[config.mk]
export PLATFORM = sky130hd
export DESIGN_NAME = serial_adder_ctrl
export DESIGN_NICKNAME = d
export VERILOG_FILES = /design/src/rtl/serial_adder_ctrl_pkg.sv /design/src/rtl/serial_adder_ctrl_fa.sv /design/src/rtl/serial_adder_ctrl.sv
export SDC_FILE = /design/constraint.sdc
export NUM_CORES = 1
export LEC_CHECK = 0
export CORE_MARGIN = 1
export CORE_UTILIZATION = 45
export DETAILED_ROUTE_END_ITERATION = 8
export GPL_TIMING_DRIVEN = 0
export PLACE_DENSITY = 0.83
export REMOVE_ABC_BUFFERS = 1
export SETUP_SLACK_MARGIN = 0.3
export SLEW_MARGIN = 10
export SYNTH_ARGS = -nofsm -noshare
export SYNTH_HDL_FRONTEND = slang
export SYNTH_SLANG_ARGS = --single-unit
[constraint.sdc]
create_clock -name clk -period 1.61 [get_ports clk]
set_input_delay 0.322 -clock clk [delete_from_list [all_inputs] [get_ports clk]]
set_output_delay 0.322 -clock clk [all_outputs]
set_load 0.01 [all_outputs]
[src/rtl/serial_adder_ctrl_pkg.sv]
// Shared constants for the bit-serial adder controller: FSM state codes and default width.
package serial_adder_ctrl_pkg;

  localparam int DEFAULT_WIDTH = 8;

  localparam logic [1:0] ST_IDLE = 2'd0;
  localparam logic [1:0] ST_RUN  = 2'd1;
  localparam logic [1:0] ST_DONE = 2'd2;

endpackage

[src/rtl/serial_adder_ctrl_fa.sv]
// Combinational 1-bit full-adder cell, time-shared by the serial adder controller.
module full_adder_cell (
  input  logic a,
  input  logic b,
  input  logic c_in,
  output logic sum,
  output logic carry
);

  assign sum   = a ^ b ^ c_in;
  assign carry = (a & b) | (a & c_in) | (b & c_in);

endmodule

[src/rtl/serial_adder_ctrl.sv]
// Bit-serial adder controller: one full-adder cell swept LSB-first over WIDTH cycles.
// Optional subtract mode (port sub) is enabled by defining SERIAL_ADDER_SUB_EN.
module serial_adder_ctrl
  import serial_adder_ctrl_pkg::*;
#(
  parameter int WIDTH = DEFAULT_WIDTH
) (
  input  logic             clk,
  input  logic             rst_n,
  input  logic             in_valid,
  output logic             in_ready,
  input  logic [WIDTH-1:0] a,
  input  logic [WIDTH-1:0] b,
  input  logic             c_in,
`ifdef SERIAL_ADDER_SUB_EN
  input  logic             sub,
`endif
  output logic             out_valid,
  input  logic             out_ready,
  output logic [WIDTH-1:0] sum,
  output logic             c_out,
  output logic             busy
);

  localparam int CNT_W = $clog2(WIDTH + 1);

  logic [1:0]       state;
  logic [WIDTH-1:0] a_sr;
  logic [WIDTH-1:0] b_sr;
  logic [WIDTH-1:0] sum_sr;
  logic             carry;
  logic [CNT_W-1:0] cnt;
  logic             fa_s;
  logic             fa_co;
  logic [WIDTH-1:0] s_msb;
  logic [WIDTH-1:0] b_load;
  logic             carry_load;

  full_adder_cell u_cell (
    .a     (a_sr[0]),
    .b     (b_sr[0]),
    .c_in  (carry),
    .sum   (fa_s),
    .carry (fa_co)
  );

  // New sum bit placed at the MSB so that after WIDTH shifts bit 0 lands at the LSB.
  always_comb begin
    s_msb            = '0;
    s_msb[WIDTH-1]   = fa_s;
  end

  // Subtraction is a + ~b + 1, so only the loaded B and initial carry differ.
  always_comb begin
    b_load     = b;
    carry_load = c_in;
`ifdef SERIAL_ADDER_SUB_EN
    if (sub) begin
      b_load     = ~b;
      carry_load = 1'b1;
    end
`endif
  end

  always_ff @(posedge clk) begin
    if (!rst_n) begin
      state  <= ST_IDLE;
      a_sr   <= '0;
      b_sr   <= '0;
      sum_sr <= '0;
      carry  <= 1'b0;
      cnt    <= '0;
    end else begin
      case (state)
        ST_IDLE: begin
          if (in_valid) begin
            a_sr  <= a;
            b_sr  <= b_load;
            carry <= carry_load;
            cnt   <= '0;
            state <= ST_RUN;
          end
        end
        ST_RUN: begin
          sum_sr <= (sum_sr >> 1) | s_msb;
          a_sr   <= a_sr >> 1;
          b_sr   <= b_sr >> 1;
          carry  <= fa_co;
          cnt    <= cnt + CNT_W'(1);
          if (cnt == CNT_W'(WIDTH - 1)) begin
            state <= ST_DONE;
          end
        end
        ST_DONE: begin
          if (out_ready) begin
            state <= ST_IDLE;
          end
        end
        default: state <= ST_IDLE;
      endcase
    end
  end

  assign in_ready  = (state == ST_IDLE);
  assign out_valid = (state == ST_DONE);
  assign busy      = (state == ST_RUN) || (state == ST_DONE);
  assign sum       = sum_sr;
  assign c_out     = carry;

endmodule
<file path="src/rtl/ofmap_serializer.sv">
`default_nettype none
// ============================================================================
// Module   : ofmap_serializer
// Purpose  : Buffers full systolic-array output vectors (2 entries) and emits
//            them one accumulator word per transfer, lane 0 first, with a
//            per-tile vector counter that pulses tile_done on tile boundaries.
// Revision : 1.0 - initial release
// ============================================================================
module ofmap_serializer #(
  parameter int OFMAP_WIDTH      = 32,
  parameter int ARRAY_WIDTH      = 3,
  parameter int VECTORS_PER_TILE = 12
) (
  input  logic                              clk,
  input  logic                              rst,
  input  logic [OFMAP_WIDTH*ARRAY_WIDTH-1:0] vec_dat,
  input  logic                              vec_vld,
  output logic                              vec_rdy,
  output logic [OFMAP_WIDTH-1:0]            ofmap_dat,
  output logic                              ofmap_vld,
  input  logic                              ofmap_rdy,
  output logic                              tile_done,
  output logic                              busy
);

  localparam int VW = OFMAP_WIDTH * ARRAY_WIDTH;
  localparam int LW = (ARRAY_WIDTH > 1) ? $clog2(ARRAY_WIDTH) : 1;
  localparam int TW = (VECTORS_PER_TILE > 1) ? $clog2(VECTORS_PER_TILE) : 1;
  localparam logic [LW-1:0] C_LAST_LANE = LW'(ARRAY_WIDTH - 1);
  localparam logic [TW-1:0] C_LAST_VEC  = TW'(VECTORS_PER_TILE - 1);

  logic [VW-1:0] r_mem [2];
  logic          r_wr_ptr;
  logic          r_rd_ptr;
  logic [1:0]    r_count;
  logic [LW-1:0] r_lane;
  logic [TW-1:0] r_vec_cnt;
  logic          r_tile_done;

  logic          w_push;
  logic          w_xfer;
  logic          w_pop;
  logic          w_lane_last;
  logic [VW-1:0] w_head;

  // Ready is a function of the registered occupancy only; a pop in the same
  // cycle never opens a slot for a push when both entries are taken.
  assign vec_rdy     = !rst && (r_count != 2'd2);
  assign ofmap_vld   = (r_count != 2'd0);
  assign busy        = (r_count != 2'd0);
  assign tile_done   = r_tile_done;

  assign w_push      = vec_vld && vec_rdy;
  assign w_xfer      = ofmap_vld && ofmap_rdy;
  assign w_lane_last = (r_lane == C_LAST_LANE);
  assign w_pop       = w_xfer && w_lane_last;
  assign w_head      = r_mem[r_rd_ptr];

  generate
    if (ARRAY_WIDTH > 1) begin : g_multi_lane
      logic [ARRAY_WIDTH-1:0][OFMAP_WIDTH-1:0] w_lanes;
      assign w_lanes   = w_head;
      assign ofmap_dat = w_lanes[r_lane];
    end else begin : g_single_lane
      assign ofmap_dat = w_head;
    end
  endgenerate

  // Vector storage: data only, no reset needed since count gates visibility.
  always_ff @(posedge clk) begin
    if (w_push) begin
      r_mem[r_wr_ptr] <= vec_dat;
    end
  end

  // Pointers, occupancy, lane/tile counters and the tile_done pulse.
  always_ff @(posedge clk or posedge rst) begin
    if (rst) begin
      r_wr_ptr    <= 1'b0;
      r_rd_ptr    <= 1'b0;
      r_count     <= 2'd0;
      r_lane      <= '0;
      r_vec_cnt   <= '0;
      r_tile_done <= 1'b0;
    end else begin
      if (w_push) begin
        r_wr_ptr <= ~r_wr_ptr;
      end
      if (w_pop) begin
        r_rd_ptr <= ~r_rd_ptr;
      end
      case ({w_push, w_pop})
        2'b10:   r_count <= r_count + 2'd1;
        2'b01:   r_count <= r_count - 2'd1;
        default: r_count <= r_count;
      endcase
      if (w_xfer) begin
        r_lane <= w_lane_last ? '0 : r_lane + 1'b1;
      end
      if (w_pop) begin
        r_vec_cnt <= (r_vec_cnt == C_LAST_VEC) ? '0 : r_vec_cnt + 1'b1;
      end
      r_tile_done <= w_pop && (r_vec_cnt == C_LAST_VEC);
    end
  end

endmodule
`default_nettype wire

</file>
$ cat src/rtl/led_io_pkg.sv
// Register map and CTRL bit positions shared by the LED output port and its bench.
package led_io_pkg;

    localparam logic [1:0] ADDR_DATA   = 2'd0;
    localparam logic [1:0] ADDR_MASK   = 2'd1;
    localparam logic [1:0] ADDR_PERIOD = 2'd2;
    localparam logic [1:0] ADDR_CTRL   = 2'd3;

    localparam int CTRL_EN  = 0;
    localparam int CTRL_INV = 1;
    localparam int CTRL_CLR = 2;

endpackage

$ cat src/rtl/led_blink_timer.sv
// Blink timebase: free-running prescaler feeding an 8-bit period counter that toggles phase.
module led_blink_timer
    import led_io_pkg::*;
#(
    parameter int PRESCALE_W = 24
) (
    input  logic       clk,
    input  logic       rst_n,
    input  logic [7:0] period,
    input  logic       period_wr,
    input  logic       clr,
    output logic       phase
);

    logic [PRESCALE_W-1:0] presc_p0;
    logic [7:0]            count_p0;
    logic                  phase_p0;
    logic                  tick;

    assign tick  = &presc_p0;
    assign phase = phase_p0;

    // prescaler -> period counter -> phase
    always_ff @(posedge clk or negedge rst_n) begin
        if (!rst_n) begin
            presc_p0 <= '0;
            count_p0 <= '0;
            phase_p0 <= 1'b0;
        end else if (clr) begin
            presc_p0 <= '0;
            count_p0 <= '0;
            phase_p0 <= 1'b0;
        end else begin
            presc_p0 <= presc_p0 + 1'b1;
            if (period == 8'd0) begin
                count_p0 <= '0;
                phase_p0 <= 1'b0;
            end else if (period_wr) begin
                // a new period restarts the count so it can never sit above PERIOD-1
                count_p0 <= '0;
            end else if (tick) begin
                if (count_p0 == period - 8'd1) begin
                    count_p0 <= '0;
                    phase_p0 <= ~phase_p0;
                end else begin
                    count_p0 <= count_p0 + 8'd1;
                end
            end
        end
    end

endmodule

____________

== TASK INSTRUCTIONS ==
All lines in the records that contain "first" are to be copied and returned.

== EXERCISE SOLUTION ==
// Bit-serial adder controller: one full-adder cell swept LSB-first over WIDTH cycles.
//            them one accumulator word per transfer, lane 0 first, with a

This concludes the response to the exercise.